En la penumbra de una sala de operaciones súbitamente en desuso, Alex Sharp, directora del centro de salud, contó que algunas de las pacientes que llaman tampoco saben nada sobre el nuevo límite y que entonces toca ayudarlas a buscar ayuda en otros estados, lejos de casa. Sharp también expresó su impotencia: a diferencia de otros lugares como Arizona, Florida o la vecina Nebraska, donde dejarán en noviembre decidir a los votantes sobre la libertad sexual y reproductiva de las mujeres, la ley de Iowa hace “muy difícil” a los ciudadanos forzar un referéndum.

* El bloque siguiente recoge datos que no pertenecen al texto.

===== config.mk =====
export PLATFORM = sky130hd
export DESIGN_NAME = mem_port_arbiter_flat
export DESIGN_NICKNAME = d
export VERILOG_FILES = /design/src/rtl/mem_port_arbiter_if.sv /design/src/rtl/mem_port_arbiter.sv /design/src/flat_wrapper.sv
export SDC_FILE = /design/constraint.sdc
export NUM_CORES = 1
export LEC_CHECK = 0
export BUFFER_PORTS_ARGS = -buffer_cell sky130_fd_sc_hd__buf_2
export CAP_MARGIN = 5
export CORE_MARGIN = 8
export CORE_UTILIZATION = 33
export CTS_CLUSTER_DIAMETER = 120
export DETAILED_ROUTE_END_ITERATION = 16
export PLACE_DENSITY = 0.91
export REMOVE_ABC_BUFFERS = 1
export SLEW_MARGIN = 20
export SYNTH_ARGS = -nofsm -noshare
export SYNTH_HDL_FRONTEND = slang
export SYNTH_SLANG_ARGS = --single-unit

===== constraint.sdc =====
create_clock -name clk -period 3 [get_ports clk]
set_input_delay 0.6 -clock clk [delete_from_list [all_inputs] [get_ports clk]]
set_output_delay 0.6 -clock clk [all_outputs]
set_load 0.03 [all_outputs]

===== src/rtl/mem_port_arbiter_if.sv =====
// Bundle of the three requester handshakes and the shared RAM port.
// The arbiter uses the slave view; the requesters/RAM side uses master.
interface mem_port_arbiter_if #(
  parameter int ADDR_W = 13,
  parameter int DATA_W = 16
);
  logic              fetch_req;
  logic [ADDR_W-1:0] fetch_addr;
  logic              fetch_gnt;
  logic              fetch_rvalid;
  logic [DATA_W-1:0] fetch_rdata;

  logic              lsu_req;
  logic              lsu_we;
  logic [ADDR_W-1:0] lsu_addr;
  logic [DATA_W-1:0] lsu_wdata;
  logic [1:0]        lsu_be;
  logic              lsu_gnt;
  logic              lsu_rvalid;
  logic [DATA_W-1:0] lsu_rdata;

  logic              gpu_req;
  logic              gpu_urgent;
  logic [ADDR_W-1:0] gpu_addr;
  logic              gpu_gnt;
  logic              gpu_rvalid;
  logic [DATA_W-1:0] gpu_rdata;

  logic [ADDR_W-1:0] mem_addr;
  logic              mem_we;
  logic [1:0]        mem_be;
  logic [DATA_W-1:0] mem_wdata;
  logic [DATA_W-1:0] mem_rdata;

  modport slave (
    input  fetch_req, fetch_addr,
    output fetch_gnt, fetch_rvalid, fetch_rdata,
    input  lsu_req, lsu_we, lsu_addr, lsu_wdata, lsu_be,
    output lsu_gnt, lsu_rvalid, lsu_rdata,
    input  gpu_req, gpu_urgent, gpu_addr,
    output gpu_gnt, gpu_rvalid, gpu_rdata,
    output mem_addr, mem_we, mem_be, mem_wdata,
    input  mem_rdata
  );

  modport master (
    output fetch_req, fetch_addr,
    input  fetch_gnt, fetch_rvalid, fetch_rdata,
    output lsu_req, lsu_we, lsu_addr, lsu_wdata, lsu_be,
    input  lsu_gnt, lsu_rvalid, lsu_rdata,
    output gpu_req, gpu_urgent, gpu_addr,
    input  gpu_gnt, gpu_rvalid, gpu_rdata,
    input  mem_addr, mem_we, mem_be, mem_wdata,
    output mem_rdata
  );
endinterface


===== src/rtl/mem_port_arbiter.sv =====
// Three-way arbiter for the single-port program/data RAM: GPU urgent override,
// fetch anti-starvation override, then round-robin; read data tagged one cycle later.
module mem_port_arbiter #(
  parameter int ADDR_W   = 13,
  parameter int DATA_W   = 16,
  parameter int MAX_WAIT = 4
) (
  input logic               clk,
  input logic               rst_async,
  mem_port_arbiter_if.slave bus
);
  typedef enum logic [1:0] {
    OWN_NONE  = 2'd0,
    OWN_FETCH = 2'd1,
    OWN_LSU   = 2'd2,
    OWN_GPU   = 2'd3
  } owner_t;

  localparam logic [3:0] MAX_WAIT_C = 4'(MAX_WAIT);

  // rr_ptr_reg holds the last-granted requester; GPU at reset makes fetch first.
  owner_t     rr_ptr_reg;
  owner_t     rd_owner_reg;
  logic [3:0] starve_cnt_reg;
  owner_t     gnt_sel;
  logic       gnt_is_read;

  always_comb begin
    gnt_sel = OWN_NONE;
    if (!rst_async) begin
      if (bus.gpu_req && bus.gpu_urgent) begin
        gnt_sel = OWN_GPU;
      end else if (bus.fetch_req && (starve_cnt_reg == MAX_WAIT_C)) begin
        gnt_sel = OWN_FETCH;
      end else begin
        case (rr_ptr_reg)
          OWN_FETCH: begin
            if (bus.lsu_req)        gnt_sel = OWN_LSU;
            else if (bus.gpu_req)   gnt_sel = OWN_GPU;
            else if (bus.fetch_req) gnt_sel = OWN_FETCH;
          end
          OWN_LSU: begin
            if (bus.gpu_req)        gnt_sel = OWN_GPU;
            else if (bus.fetch_req) gnt_sel = OWN_FETCH;
            else if (bus.lsu_req)   gnt_sel = OWN_LSU;
          end
          default: begin
            if (bus.fetch_req)      gnt_sel = OWN_FETCH;
            else if (bus.lsu_req)   gnt_sel = OWN_LSU;
            else if (bus.gpu_req)   gnt_sel = OWN_GPU;
          end
        endcase
      end
    end
  end

  assign bus.fetch_gnt = (gnt_sel == OWN_FETCH);
  assign bus.lsu_gnt   = (gnt_sel == OWN_LSU);
  assign bus.gpu_gnt   = (gnt_sel == OWN_GPU);
  assign gnt_is_read   = (gnt_sel != OWN_NONE) && !((gnt_sel == OWN_LSU) && bus.lsu_we);

  always_comb begin
    bus.mem_addr  = '0;
    bus.mem_we    = 1'b0;
    bus.mem_be    = 2'b00;
    bus.mem_wdata = '0;
    case (gnt_sel)
      OWN_FETCH: begin
        bus.mem_addr = bus.fetch_addr;
        bus.mem_be   = 2'b11;
      end
      OWN_LSU: begin
        bus.mem_addr  = bus.lsu_addr;
        bus.mem_we    = bus.lsu_we;
        bus.mem_be    = bus.lsu_we ? bus.lsu_be : 2'b11;
        bus.mem_wdata = bus.lsu_wdata;
      end
      OWN_GPU: begin
        bus.mem_addr = bus.gpu_addr;
        bus.mem_be   = 2'b11;
      end
      default: ;
    endcase
  end

  always_ff @(posedge clk or posedge rst_async) begin
    if (rst_async) begin
      rr_ptr_reg     <= OWN_GPU;
      rd_owner_reg   <= OWN_NONE;
      starve_cnt_reg <= 4'd0;
    end else begin
      if (gnt_sel != OWN_NONE) begin
        rr_ptr_reg <= gnt_sel;
      end
      rd_owner_reg <= gnt_is_read ? gnt_sel : OWN_NONE;
      if (bus.fetch_req && (gnt_sel != OWN_FETCH)) begin
        if (starve_cnt_reg != MAX_WAIT_C) begin
          starve_cnt_reg <= starve_cnt_reg + 4'd1;
        end
      end else begin
        starve_cnt_reg <= 4'd0;
      end
    end
  end

  // Read data is a plain passthrough; only the owner's rvalid qualifies it.
  assign bus.fetch_rvalid = (rd_owner_reg == OWN_FETCH);
  assign bus.lsu_rvalid   = (rd_owner_reg == OWN_LSU);
  assign bus.gpu_rvalid   = (rd_owner_reg == OWN_GPU);
  assign bus.fetch_rdata  = bus.mem_rdata;
  assign bus.lsu_rdata    = bus.mem_rdata;
  assign bus.gpu_rdata    = bus.mem_rdata;
endmodule

===== src/flat_wrapper.sv =====
// flat-port wrapper written by rule: the top's interface ports become plain ports
module mem_port_arbiter_flat 
#(
  parameter int ADDR_W   = 13,
  parameter int DATA_W   = 16,
  parameter int MAX_WAIT = 4
)
  (clk, rst_async, bus_fetch_req, bus_fetch_addr, bus_fetch_gnt, bus_fetch_rvalid, bus_fetch_rdata, bus_lsu_req, bus_lsu_we, bus_lsu_addr, bus_lsu_wdata, bus_lsu_be, bus_lsu_gnt, bus_lsu_rvalid, bus_lsu_rdata, bus_gpu_req, bus_gpu_urgent, bus_gpu_addr, bus_gpu_gnt, bus_gpu_rvalid, bus_gpu_rdata, bus_mem_addr, bus_mem_we, bus_mem_be, bus_mem_wdata, bus_mem_rdata);
  mem_port_arbiter_if #(.ADDR_W(ADDR_W), .DATA_W(DATA_W)) bus_i ();
  input logic clk;
  input logic rst_async;
  input wire logic [$bits(bus_i.fetch_req)-1:0] bus_fetch_req;
  input wire logic [$bits(bus_i.fetch_addr)-1:0] bus_fetch_addr;
  output wire logic [$bits(bus_i.fetch_gnt)-1:0] bus_fetch_gnt;
  output wire logic [$bits(bus_i.fetch_rvalid)-1:0] bus_fetch_rvalid;
  output wire logic [$bits(bus_i.fetch_rdata)-1:0] bus_fetch_rdata;
  input wire logic [$bits(bus_i.lsu_req)-1:0] bus_lsu_req;
  input wire logic [$bits(bus_i.lsu_we)-1:0] bus_lsu_we;
  input wire logic [$bits(bus_i.lsu_addr)-1:0] bus_lsu_addr;
  input wire logic [$bits(bus_i.lsu_wdata)-1:0] bus_lsu_wdata;
  input wire logic [$bits(bus_i.lsu_be)-1:0] bus_lsu_be;
  output wire logic [$bits(bus_i.lsu_gnt)-1:0] bus_lsu_gnt;
  output wire logic [$bits(bus_i.lsu_rvalid)-1:0] bus_lsu_rvalid;
  output wire logic [$bits(bus_i.lsu_rdata)-1:0] bus_lsu_rdata;
  input wire logic [$bits(bus_i.gpu_req)-1:0] bus_gpu_req;
  input wire logic [$bits(bus_i.gpu_urgent)-1:0] bus_gpu_urgent;
  input wire logic [$bits(bus_i.gpu_addr)-1:0] bus_gpu_addr;
  output wire logic [$bits(bus_i.gpu_gnt)-1:0] bus_gpu_gnt;
  output wire logic [$bits(bus_i.gpu_rvalid)-1:0] bus_gpu_rvalid;
  output wire logic [$bits(bus_i.gpu_rdata)-1:0] bus_gpu_rdata;
  output wire logic [$bits(bus_i.mem_addr)-1:0] bus_mem_addr;
  output wire logic [$bits(bus_i.mem_we)-1:0] bus_mem_we;
  output wire logic [$bits(bus_i.mem_be)-1:0] bus_mem_be;
  output wire logic [$bits(bus_i.mem_wdata)-1:0] bus_mem_wdata;
  input wire logic [$bits(bus_i.mem_rdata)-1:0] bus_mem_rdata;
  assign bus_i.fetch_req = bus_fetch_req;
  assign bus_i.fetch_addr = bus_fetch_addr;
  assign bus_fetch_gnt = bus_i.fetch_gnt;
  assign bus_fetch_rvalid = bus_i.fetch_rvalid;
  assign bus_fetch_rdata = bus_i.fetch_rdata;
  assign bus_i.lsu_req = bus_lsu_req;
  assign bus_i.lsu_we = bus_lsu_we;
  assign bus_i.lsu_addr = bus_lsu_addr;
  assign bus_i.lsu_wdata = bus_lsu_wdata;
  assign bus_i.lsu_be = bus_lsu_be;
  assign bus_lsu_gnt = bus_i.lsu_gnt;
  assign bus_lsu_rvalid = bus_i.lsu_rvalid;
  assign bus_lsu_rdata = bus_i.lsu_rdata;
  assign bus_i.gpu_req = bus_gpu_req;
  assign bus_i.gpu_urgent = bus_gpu_urgent;
  assign bus_i.gpu_addr = bus_gpu_addr;
  assign bus_gpu_gnt = bus_i.gpu_gnt;
  assign bus_gpu_rvalid = bus_i.gpu_rvalid;
  assign bus_gpu_rdata = bus_i.gpu_rdata;
  assign bus_mem_addr = bus_i.mem_addr;
  assign bus_mem_we = bus_i.mem_we;
  assign bus_mem_be = bus_i.mem_be;
  assign bus_mem_wdata = bus_i.mem_wdata;
  assign bus_i.mem_rdata = bus_mem_rdata;
  mem_port_arbiter #(.ADDR_W(ADDR_W), .DATA_W(DATA_W), .MAX_WAIT(MAX_WAIT)) u_core (.clk(clk), .rst_async(rst_async), .bus(bus_i));
endmodule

Ese recorte de las libertades ha hecho de la defensa del aborto una de las líneas de activismo de Raygun, una marca de camisetas, tazas y otros artículos de regalo con sede en Iowa que, por lo demás, basa su fama en mezclar política e ironía. La fundó un tipo llamado Mike Draper, que, al terminar la carrera en Filadelfia, decidió regresar a casa y empezar un negocio que cuenta con 10 tiendas en toda la región y está construido sobre el humor “basado en el autodesprecio” del Medio Oeste. “La gente no lo sabe, pero casi todos los grandes cómicos, de Johnny Carson a Mark Twain o David Letterman vienen de aquí”, nos dijo Draper.
En su tienda insignia del centro de Des Moines creímos dar con un cierre a nuestra aventura por el Midwest entre las camisetas de la línea más exitosa, que juega con los tópicos que persisten en el resto de Estados Unidos sobre esta parte del país. La más vendida dice: “Des Moines: permítenos superar tus ya de por sí bajas expectativas”. En otra, una flecha señala ―“¡Estamos aquí!”― un mapa de Estados Unidos con la súplica de un lugar que tal vez no exista, pero que tampoco se preocupa demasiado por ello: “Saluda la próxima vez que nos sobrevueles”.